近期，基础模型的突破性进展彻底改变了音视频联合生成领域。然而，现有方法通常将人本任务——包括基于参考的音视频生成（R2AV）、视频编辑（RV2AV）和音频驱动视频动画（RA2V）——视为相互独立的目标。此外，如何在单一框架内实现对多角色身份与音色特征的精准解耦控制仍是开放难题。本文提出DreamID-Omni，一个可控人本音视频生成的统一框架。具体而言，我们设计了对称条件扩散Transformer，通过对称条件注入机制整合异构条件信号。针对多人场景中普遍存在的身份-音色绑定失效和说话人混淆问题，我们提出双层级解耦策略：在信号层面采用同步RoPE技术确保注意力空间的刚性绑定，在语义层面通过结构化描述文本建立显式的属性-主体映射关系。此外，我们设计了多任务渐进式训练方案，利用弱约束生成先验来正则化强约束任务，防止过拟合并协调不同目标间的冲突。大量实验表明，DreamID-Omni在视频质量、音频保真度及音画一致性方面均达到全面领先水平，甚至超越主流商业闭源模型。我们将公开代码以弥合学术研究与商业级应用之间的鸿沟。

English

Recent advancements in foundation models have revolutionized joint audio-video generation. However, existing approaches typically treat human-centric tasks including reference-based audio-video generation (R2AV), video editing (RV2AV) and audio-driven video animation (RA2V) as isolated objectives.
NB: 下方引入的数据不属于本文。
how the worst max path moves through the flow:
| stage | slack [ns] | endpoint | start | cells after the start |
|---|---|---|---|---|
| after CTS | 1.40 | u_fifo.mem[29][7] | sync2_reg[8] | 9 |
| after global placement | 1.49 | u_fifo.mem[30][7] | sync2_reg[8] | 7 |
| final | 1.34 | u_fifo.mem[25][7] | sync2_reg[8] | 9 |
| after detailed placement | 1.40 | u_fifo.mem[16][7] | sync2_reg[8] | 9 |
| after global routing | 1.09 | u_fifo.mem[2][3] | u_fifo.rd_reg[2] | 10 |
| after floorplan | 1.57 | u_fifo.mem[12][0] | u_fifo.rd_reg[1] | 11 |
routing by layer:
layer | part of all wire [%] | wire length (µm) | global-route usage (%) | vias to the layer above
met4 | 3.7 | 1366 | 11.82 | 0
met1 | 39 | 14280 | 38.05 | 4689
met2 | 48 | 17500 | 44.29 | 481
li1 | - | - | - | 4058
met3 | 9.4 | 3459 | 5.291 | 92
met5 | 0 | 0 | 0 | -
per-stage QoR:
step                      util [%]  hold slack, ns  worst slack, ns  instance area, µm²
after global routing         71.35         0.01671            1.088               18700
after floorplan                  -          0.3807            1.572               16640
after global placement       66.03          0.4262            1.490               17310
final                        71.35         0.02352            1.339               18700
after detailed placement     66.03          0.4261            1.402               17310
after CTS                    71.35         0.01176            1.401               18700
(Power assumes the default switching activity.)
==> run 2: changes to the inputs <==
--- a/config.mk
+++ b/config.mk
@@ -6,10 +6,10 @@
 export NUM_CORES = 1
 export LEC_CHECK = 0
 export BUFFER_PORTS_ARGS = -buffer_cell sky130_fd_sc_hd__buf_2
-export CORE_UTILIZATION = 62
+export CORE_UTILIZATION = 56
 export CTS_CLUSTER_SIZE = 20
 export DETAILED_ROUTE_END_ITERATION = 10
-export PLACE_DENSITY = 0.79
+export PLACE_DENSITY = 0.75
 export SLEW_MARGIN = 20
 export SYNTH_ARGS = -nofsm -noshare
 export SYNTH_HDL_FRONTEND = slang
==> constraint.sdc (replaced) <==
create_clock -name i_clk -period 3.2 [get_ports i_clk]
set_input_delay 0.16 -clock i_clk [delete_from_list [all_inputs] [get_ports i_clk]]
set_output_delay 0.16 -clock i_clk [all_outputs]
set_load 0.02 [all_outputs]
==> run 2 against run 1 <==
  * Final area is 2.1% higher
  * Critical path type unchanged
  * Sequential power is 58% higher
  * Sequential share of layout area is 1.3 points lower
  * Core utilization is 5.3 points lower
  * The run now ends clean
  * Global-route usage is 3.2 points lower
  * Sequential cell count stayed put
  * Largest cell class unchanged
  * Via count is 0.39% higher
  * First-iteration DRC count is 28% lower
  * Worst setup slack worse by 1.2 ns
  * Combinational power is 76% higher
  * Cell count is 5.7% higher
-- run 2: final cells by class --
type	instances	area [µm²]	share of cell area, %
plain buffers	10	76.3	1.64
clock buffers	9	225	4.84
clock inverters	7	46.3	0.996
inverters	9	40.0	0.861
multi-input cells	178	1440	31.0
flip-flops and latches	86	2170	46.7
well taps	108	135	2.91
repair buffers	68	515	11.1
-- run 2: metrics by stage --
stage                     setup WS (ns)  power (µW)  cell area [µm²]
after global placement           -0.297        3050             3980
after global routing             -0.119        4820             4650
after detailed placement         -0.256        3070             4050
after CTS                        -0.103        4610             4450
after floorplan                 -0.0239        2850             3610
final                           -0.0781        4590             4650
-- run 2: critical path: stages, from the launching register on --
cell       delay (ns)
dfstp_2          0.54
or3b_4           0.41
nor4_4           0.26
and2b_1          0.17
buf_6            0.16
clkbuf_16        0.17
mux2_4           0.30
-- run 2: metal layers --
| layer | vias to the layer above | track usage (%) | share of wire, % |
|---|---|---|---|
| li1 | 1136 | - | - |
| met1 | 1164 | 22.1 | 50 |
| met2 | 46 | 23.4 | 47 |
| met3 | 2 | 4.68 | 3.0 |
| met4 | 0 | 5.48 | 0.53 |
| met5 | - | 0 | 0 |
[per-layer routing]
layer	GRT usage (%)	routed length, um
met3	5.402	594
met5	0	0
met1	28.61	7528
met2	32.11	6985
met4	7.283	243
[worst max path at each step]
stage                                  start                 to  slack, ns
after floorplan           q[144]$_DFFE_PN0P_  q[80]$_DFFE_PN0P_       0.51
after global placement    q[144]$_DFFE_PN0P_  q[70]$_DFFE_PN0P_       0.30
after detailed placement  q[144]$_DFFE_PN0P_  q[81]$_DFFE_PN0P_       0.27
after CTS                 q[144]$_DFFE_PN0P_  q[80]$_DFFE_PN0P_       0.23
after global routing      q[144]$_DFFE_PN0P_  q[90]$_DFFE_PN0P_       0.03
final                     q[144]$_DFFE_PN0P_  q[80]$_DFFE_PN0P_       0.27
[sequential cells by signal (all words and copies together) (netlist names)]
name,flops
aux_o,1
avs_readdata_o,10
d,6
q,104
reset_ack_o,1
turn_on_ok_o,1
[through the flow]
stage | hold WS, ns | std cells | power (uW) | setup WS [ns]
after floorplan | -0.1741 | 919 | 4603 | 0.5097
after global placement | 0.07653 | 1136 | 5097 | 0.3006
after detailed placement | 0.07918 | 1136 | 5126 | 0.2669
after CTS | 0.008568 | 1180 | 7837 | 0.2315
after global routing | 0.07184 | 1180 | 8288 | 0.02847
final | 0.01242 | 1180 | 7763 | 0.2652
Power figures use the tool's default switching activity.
--- src/dmac_top.sv ---
////////////////////////////////////////////////////////////////////////////////
// Operation
// - Multiply two 16-bit half-word operands into the selected accumulator.
// - Load, add or subtract the product, always saturating the accumulator.
// - Unit zero works only on accumulator zero, unit one on accumulator one.
// - Default: signed 1.15 fractions, product shifted left, saturate to 9.31.
// - Fractional most-negative squared gives largest positive before accumulation.
// - Unsigned fraction: 0.16 operands, no shift, saturate to 8.32 unsigned.
// - Unsigned integers share that option: saturate between zero and all ones.
// - Signed integer: no shift, sign-extend, saturate to signed 40-bit range.
// - Bit-31 saturation: default fractions, accumulator limited to 1.31 range.
// - Mixed mode on unit one only: first source signed, second unsigned.
// - Mixed with bit-31 saturation: both units saturate at 32 bits.
// - Accumulator-zero overflow flag follows saturation of its result.
// - Accumulator-one overflow flag follows saturation of its result.
// - Sticky flags set with their overflow flag, otherwise hold.
// - No other status flag is touched by an operation.
module dmac_top (
	// Clock and reset
	input wire logic clk,
	input wire logic rst,
	// Unit zero request
	input wire dmac_pkg::dmac_op_t opZero,
	input wire logic [15:0] srcZeroA,
	input wire logic [15:0] srcZeroB,
	// Unit one request
	input wire dmac_pkg::dmac_op_t opOne,
	input wire logic [15:0] srcOneA,
	input wire logic [15:0] srcOneB,
	input wire logic mixedOne,
	// Shared option
	input wire dmac_pkg::dmac_mode_t mode,
	// Accumulators
	output logic [39:0] accumulatorZero,
	output logic [39:0] accumulatorOne,
	// Status flags
	output logic accZeroOverflowFlag,
	output logic accZeroStickyOverflow,
	output logic accOneOverflowFlag,
	output logic accOneStickyOverflow
);

	logic [39:0] resZero;
	logic [39:0] resOne;
	logic satZero;
	logic satOne;
	logic [39:0] next_accumulatorZero;
	logic [39:0] next_accumulatorOne;
	logic next_accZeroOverflowFlag;
	logic next_accZeroStickyOverflow;
	logic next_accOneOverflowFlag;
	logic next_accOneStickyOverflow;
	logic mixedOk;

	////////////////////////////////////////////////////////////////////////////
	// Lanes; mixed is hard-wired off on unit zero
	dmac_unit u_zero (
		.srcA(srcZeroA),
		.srcB(srcZeroB),
		.op(opZero),
		.mode(mode),
		.mixed(1'b0),
		.accIn(accumulatorZero),
		.accOut(resZero),
		.saturated(satZero)
	);

	// Mixed only honoured in default (fraction) or bit-31 mode, or signed integer
	assign mixedOk = mixedOne && (mode != dmac_pkg::DMAC_MODE_UNSIGNED);

	dmac_unit u_one (
		.srcA(srcOneA),
		.srcB(srcOneB),
		.op(opOne),
		.mode(mode),
		.mixed(mixedOk),
		.accIn(accumulatorOne),
		.accOut(resOne),
		.saturated(satOne)
	);

	////////////////////////////////////////////////////////////////////////////
	always_comb begin
		next_accumulatorZero = accumulatorZero;
		next_accumulatorOne = accumulatorOne;
		next_accZeroOverflowFlag = accZeroOverflowFlag;
		next_accZeroStickyOverflow = accZeroStickyOverflow;
		next_accOneOverflowFlag = accOneOverflowFlag;
		next_accOneStickyOverflow = accOneStickyOverflow;
		if (opZero != dmac_pkg::DMAC_OP_NONE) begin
			next_accumulatorZero = resZero;
			next_accZeroOverflowFlag = satZero;
			next_accZeroStickyOverflow = accZeroStickyOverflow | satZero;
		end
		// Separate branch so the lanes never interfere
		if (opOne != dmac_pkg::DMAC_OP_NONE) begin
			next_accumulatorOne = resOne;
			next_accOneOverflowFlag = satOne;
			next_accOneStickyOverflow = accOneStickyOverflow | satOne;
		end
	end

	always_ff @(posedge clk or posedge rst) begin
		if (rst) begin
			accumulatorZero <= dmac_pkg::ACC_RESET;
			accumulatorOne <= dmac_pkg::ACC_RESET;
			accZeroOverflowFlag <= 1'b0;
			accZeroStickyOverflow <= 1'b0;
			accOneOverflowFlag <= 1'b0;
			accOneStickyOverflow <= 1'b0;
		end else begin
			accumulatorZero <= next_accumulatorZero;
			accumulatorOne <= next_accumulatorOne;
			accZeroOverflowFlag <= next_accZeroOverflowFlag;
			accZeroStickyOverflow <= next_accZeroStickyOverflow;
			accOneOverflowFlag <= next_accOneOverflowFlag;
			accOneStickyOverflow <= next_accOneStickyOverflow;
		end
	end

	////////////////////////////////////////////////////////////////////////////
	// Checks
	a_load_zero_value: assert property (@(posedge clk) disable iff (rst)
		opZero != dmac_pkg::DMAC_OP_NONE |=> accumulatorZero == $past(resZero))
		else $error("Accumulator zero did not take its result");
	a_flag_zero_track: assert property (@(posedge clk) disable iff (rst)
		opZero != dmac_pkg::DMAC_OP_NONE |=> accZeroOverflowFlag == $past(satZero))
		else $error("Accumulator zero overflow flag wrong");
	a_flag_one_track: assert property (@(posedge clk) disable iff (rst)
		opOne != dmac_pkg::DMAC_OP_NONE |=> accOneOverflowFlag == $past(satOne))
		else $error("Accumulator one overflow flag wrong");
	a_sticky_zero_hold: assert property (@(posedge clk) disable iff (rst)
		accZeroStickyOverflow && !$rose(accZeroStickyOverflow) |=> accZeroStickyOverflow)
		else $error("Sticky zero dropped");
	a_sticky_one_set: assert property (@(posedge clk) disable iff (rst)
		accOneOverflowFlag |-> accOneStickyOverflow)
		else $error("Sticky one missing");
	a_idle_one_hold: assert property (@(posedge clk) disable iff (rst)
		opOne == dmac_pkg::DMAC_OP_NONE |=> $stable(accumulatorOne) && $stable(accOneOverflowFlag))
		else $error("Accumulator one changed while idle");
	a_sat31_range: assert property (@(posedge clk) disable iff (rst)
		opZero != dmac_pkg::DMAC_OP_NONE && mode == dmac_pkg::DMAC_MODE_SAT31
		|=> accumulatorZero[39:31] == {9{accumulatorZero[31]}})
		else $error("Bit-31 saturation exceeded");
	a_minsq_frac: assert property (@(posedge clk) disable iff (rst)
		opZero == dmac_pkg::DMAC_OP_LOAD && mode == dmac_pkg::DMAC_MODE_DEFAULT
		&& srcZeroA == dmac_pkg::FRAC_MOST_NEG && srcZeroB == dmac_pkg::FRAC_MOST_NEG
		|=> accumulatorZero == 40'h00_7FFF_FFFF && !accZeroOverflowFlag)
		else $error("Most negative square wrong");
	a_unsigned_int: assert property (@(posedge clk) disable iff (rst)
		opOne == dmac_pkg::DMAC_OP_LOAD && mode == dmac_pkg::DMAC_MODE_UNSIGNED
		|=> accumulatorOne == {8'h00, 32'($past(srcOneA)) * 32'($past(srcOneB))})
		else $error("Unsigned product wrong");

	a_load_one_value: assert property (@(posedge clk) disable iff (rst)
		opOne != dmac_pkg::DMAC_OP_NONE |=> accumulatorOne == $past(resOne))
		else $error("Accumulator one did not take its result");

	a_sticky_zero_set: assert property (@(posedge clk) disable iff (rst)
		accZeroOverflowFlag |-> accZeroStickyOverflow)
		else $error("Sticky zero missing");

	// Only reset may drop a sticky flag
	a_sticky_one_hold: assert property (@(posedge clk) disable iff (rst)
		accOneStickyOverflow |=> accOneStickyOverflow)
		else $error("Sticky one dropped");

	a_idle_zero_hold: assert property (@(posedge clk) disable iff (rst)
		opZero == dmac_pkg::DMAC_OP_NONE
		|=> $stable(accumulatorZero) && $stable(accZeroOverflowFlag))
		else $error("Accumulator zero changed while idle");

	a_sat31_one_range: assert property (@(posedge clk) disable iff (rst)
		opOne != dmac_pkg::DMAC_OP_NONE && mode == dmac_pkg::DMAC_MODE_SAT31
		|=> accumulatorOne[39:31] == {9{accumulatorOne[31]}})
		else $error("Bit-31 saturation exceeded on unit one");

	a_ufrac_load_zero: assert property (@(posedge clk) disable iff (rst)
		opZero == dmac_pkg::DMAC_OP_LOAD && mode == dmac_pkg::DMAC_MODE_UNSIGNED
		|=> accumulatorZero == {8'h00, 32'($past(srcZeroA)) * 32'($past(srcZeroB))})
		else $error("Unsigned fraction product wrong");

	// Integer products take no shift correction
	a_sint_load_one: assert property (@(posedge clk) disable iff (rst)
		opOne == dmac_pkg::DMAC_OP_LOAD && mode == dmac_pkg::DMAC_MODE_SIGNED_INT && !mixedOne
		|=> $signed(accumulatorOne) == $signed($past(srcOneA)) * $signed($past(srcOneB)))
		else $error("Signed integer product wrong");

	// Second source is read unsigned, still without shift
	a_mixed_load_one: assert property (@(posedge clk) disable iff (rst)
		opOne == dmac_pkg::DMAC_OP_LOAD && mode == dmac_pkg::DMAC_MODE_DEFAULT && mixedOne
		|=> $signed(accumulatorOne) == $signed($past(srcOneA)) * $signed({1'b0, $past(srcOneB)}))
		else $error("Mixed product wrong");

	a_frac_load_zero: assert property (@(posedge clk) disable iff (rst)
		opZero == dmac_pkg::DMAC_OP_LOAD && mode == dmac_pkg::DMAC_MODE_DEFAULT
		&& !(srcZeroA == dmac_pkg::FRAC_MOST_NEG && srcZeroB == dmac_pkg::FRAC_MOST_NEG)
		|=> $signed(accumulatorZero) == $signed({$past(srcZeroA), 1'b0}) * $signed($past(srcZeroB)))
		else $error("Fraction product wrong");

	// Unsigned accumulator may not wrap below zero
	a_usub_floor_one: assert property (@(posedge clk) disable iff (rst)
		opOne == dmac_pkg::DMAC_OP_SUB && mode == dmac_pkg::DMAC_MODE_UNSIGNED
		&& accumulatorOne < {8'h00, 32'(srcOneA) * 32'(srcOneB)}
		|=> accumulatorOne == dmac_pkg::SAT_U40_MIN[39:0] && accOneOverflowFlag)
		else $error("Unsigned floor not held");

	a_sat31_clamp_zero: assert property (@(posedge clk) disable iff (rst)
		opZero != dmac_pkg::DMAC_OP_NONE && mode == dmac_pkg::DMAC_MODE_SAT31 && satZero
		|=> accumulatorZero == dmac_pkg::SAT_S32_MAX[39:0]
		|| accumulatorZero == dmac_pkg::SAT_S32_MIN[39:0])
		else $error("Bit-31 clamp value wrong");

	a_s40_clamp_zero: assert property (@(posedge clk) disable iff (rst)
		opZero != dmac_pkg::DMAC_OP_NONE && mode == dmac_pkg::DMAC_MODE_DEFAULT && satZero
		|=> accumulatorZero == dmac_pkg::SAT_S40_MAX[39:0]
		|| accumulatorZero == dmac_pkg::SAT_S40_MIN[39:0])
		else $error("Fraction clamp value wrong");

	// Mixed request must not reach unit zero
	a_zero_ignores_mixed: assert property (@(posedge clk) disable iff (rst)
		opZero == dmac_pkg::DMAC_OP_LOAD && mode == dmac_pkg::DMAC_MODE_SAT31 && mixedOne
		&& srcZeroA == dmac_pkg::FRAC_MOST_NEG && srcZeroB == dmac_pkg::FRAC_MOST_NEG
		|=> accumulatorZero == 40'(dmac_pkg::FRAC_MAX_PROD))
		else $error("Unit zero took mixed mode");

endmodule

--- src/dmac_unit.sv ---
// One multiply-accumulate lane: product forming, accumulation, saturation
module dmac_unit (
	// Operands and controls
	input wire logic [15:0] srcA,
	input wire logic [15:0] srcB,
	input wire dmac_pkg::dmac_op_t op,
	input wire dmac_pkg::dmac_mode_t mode,
	input wire logic mixed,
	input wire logic [39:0] accIn,
	// Results
	output logic [39:0] accOut,
	output logic saturated
);

	logic signed [16:0] opA;
	logic signed [16:0] opB;
	logic signed [33:0] rawProd;
	logic signed [41:0] prodExt;
	logic signed [41:0] accExt;
	logic signed [41:0] sum;
	logic signed [41:0] hiBound;
	logic signed [41:0] loBound;
	logic isUnsigned;
	logic isFrac;

	always_comb begin
		isUnsigned = (mode == dmac_pkg::DMAC_MODE_UNSIGNED);
		isFrac = (mode == dmac_pkg::DMAC_MODE_DEFAULT) || (mode == dmac_pkg::DMAC_MODE_SAT31);
		// Extend to 17 bits so one signed multiplier serves every format
		opA = isUnsigned ? {1'b0, srcA} : {srcA[15], srcA};
		opB = (isUnsigned || mixed) ? {1'b0, srcB} : {srcB[15], srcB};
		rawProd = opA * opB;
		prodExt = 42'(rawProd);
		if (isFrac && !mixed) begin
			// Left-shift correction; the only overflow case is -1 * -1
			if (srcA == dmac_pkg::FRAC_MOST_NEG && srcB == dmac_pkg::FRAC_MOST_NEG) begin
				prodExt = 42'(dmac_pkg::FRAC_MAX_PROD);
			end else begin
				prodExt = 42'(rawProd <<< 1);
			end
		end
		// Accumulator value zero- or sign-extended to 42 bits by the signedness of the current format
		accExt = isUnsigned ? {2'b00, accIn} : {{2{accIn[39]}}, accIn};
		case (op)
			dmac_pkg::DMAC_OP_ADD: sum = accExt + prodExt;
			dmac_pkg::DMAC_OP_SUB: sum = accExt - prodExt;
			default: sum = prodExt;
		endcase
		case (mode)
			dmac_pkg::DMAC_MODE_UNSIGNED: begin
				hiBound = dmac_pkg::SAT_U40_MAX;
				loBound = dmac_pkg::SAT_U40_MIN;
			end
			dmac_pkg::DMAC_MODE_SAT31: begin
				hiBound = dmac_pkg::SAT_S32_MAX;
				loBound = dmac_pkg::SAT_S32_MIN;
			end
			default: begin
				hiBound = dmac_pkg::SAT_S40_MAX;
				loBound = dmac_pkg::SAT_S40_MIN;
			end
		endcase
		// Judged on the full 42-bit result before truncation
		if (sum > hiBound) begin
			accOut = hiBound[39:0];
			saturated = 1'b1;
		end else if (sum < loBound) begin
			accOut = loBound[39:0];
			saturated = 1'b1;
		end else begin
			accOut = sum[39:0];
			saturated = 1'b0;
		end
	end

endmodule
$ cat config.mk
export PLATFORM = sky130hd
export DESIGN_NAME = start_collision
export DESIGN_NICKNAME = d
export VERILOG_FILES = /design/src/rtl/start_collision_pkg.sv /design/src/rtl/line_sync_if.sv /design/src/rtl/line_sampler.sv /design/src/rtl/baud_counter.sv /design/src/rtl/start_collision.sv
export SDC_FILE = /design/constraint.sdc
export NUM_CORES = 1
export LEC_CHECK = 0
export BUFFER_PORTS_ARGS = -buffer_cell sky130_fd_sc_hd__buf_2
export CELL_PAD_IN_SITES_DETAIL_PLACEMENT = 0
export CELL_PAD_IN_SITES_GLOBAL_PLACEMENT = 1
export CORE_ASPECT_RATIO = 1.4
export CORE_MARGIN = 2
export CORE_UTILIZATION = 45
export DETAILED_ROUTE_END_ITERATION = 10
export PLACE_DENSITY = 0.78
export SYNTH_ARGS = -nofsm -noshare
export SYNTH_HDL_FRONTEND = slang
export SYNTH_HIERARCHICAL = 1
export SYNTH_SLANG_ARGS = --single-unit
export TNS_END_PERCENT = 5
$ cat constraint.sdc
create_clock -name clock_i -period 2.8 [get_ports clock_i]
set_input_delay 0.14 -clock clock_i [delete_from_list [all_inputs] [get_ports clock_i]]
set_output_delay 0.14 -clock clock_i [all_outputs]
set_load 0.005 [all_outputs]
`config.mk`:
```
export PLATFORM = sky130hd
export DESIGN_NAME = pscs_sequencer
export DESIGN_NICKNAME = d
export VERILOG_FILES = /design/src/pscs_pkg.sv /design/src/pscs_watchdog.sv /design/src/pscs_scan_timer.sv /design/src/pscs_sequencer.sv
export SDC_FILE = /design/constraint.sdc
export NUM_CORES = 1
export LEC_CHECK = 0
export BUFFER_PORTS_ARGS = -buffer_cell sky130_fd_sc_hd__buf_4
export CORE_AREA = 2 2 251 253
export DETAILED_ROUTE_END_ITERATION = 10
export DIE_AREA = 0 0 253 255
export PLACE_DENSITY = 0.71
export RECOVER_POWER = 50
export SETUP_SLACK_MARGIN = 0.1
export SYNTH_ARGS = -nofsm -noshare
export SYNTH_HDL_FRONTEND = slang
export SYNTH_SLANG_ARGS = --single-unit
```
`constraint.sdc`:
```
create_clock -name CLOCK_I -period 8.9 [get_ports CLOCK_I]
set_input_delay 1.335 -clock CLOCK_I [delete_from_list [all_inputs] [get_ports CLOCK_I]]
set_output_delay 1.335 -clock CLOCK_I [all_outputs]
set_load 0.1 [all_outputs]
```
Furthermore, achieving precise, disentangled control over multiple character identities and voice timbres within a single framework remains an open challenge. In this paper, we propose DreamID-Omni, a unified framework for controllable human-centric audio-video generation. Specifically, we design a Symmetric Conditional Diffusion Transformer that integrates heterogeneous conditioning signals via a symmetric conditional injection scheme. To resolve the pervasive identity-timbre binding failures and speaker confusion in multi-person scenarios, we introduce a Dual-Level Disentanglement strategy: Synchronized RoPE at the signal level to ensure rigid attention-space binding, and Structured Captions at the semantic level to establish explicit attribute-subject mappings. Furthermore, we devise a Multi-Task Progressive Training scheme that leverages weakly-constrained generative priors to regularize strongly-constrained tasks, preventing overfitting and harmonizing disparate objectives. Extensive experiments demonstrate that DreamID-Omni achieves comprehensive state-of-the-art performance across video, audio, and audio-visual consistency, even outperforming leading proprietary commercial models. We will release our code to bridge the gap between academic research and commercial-grade applications.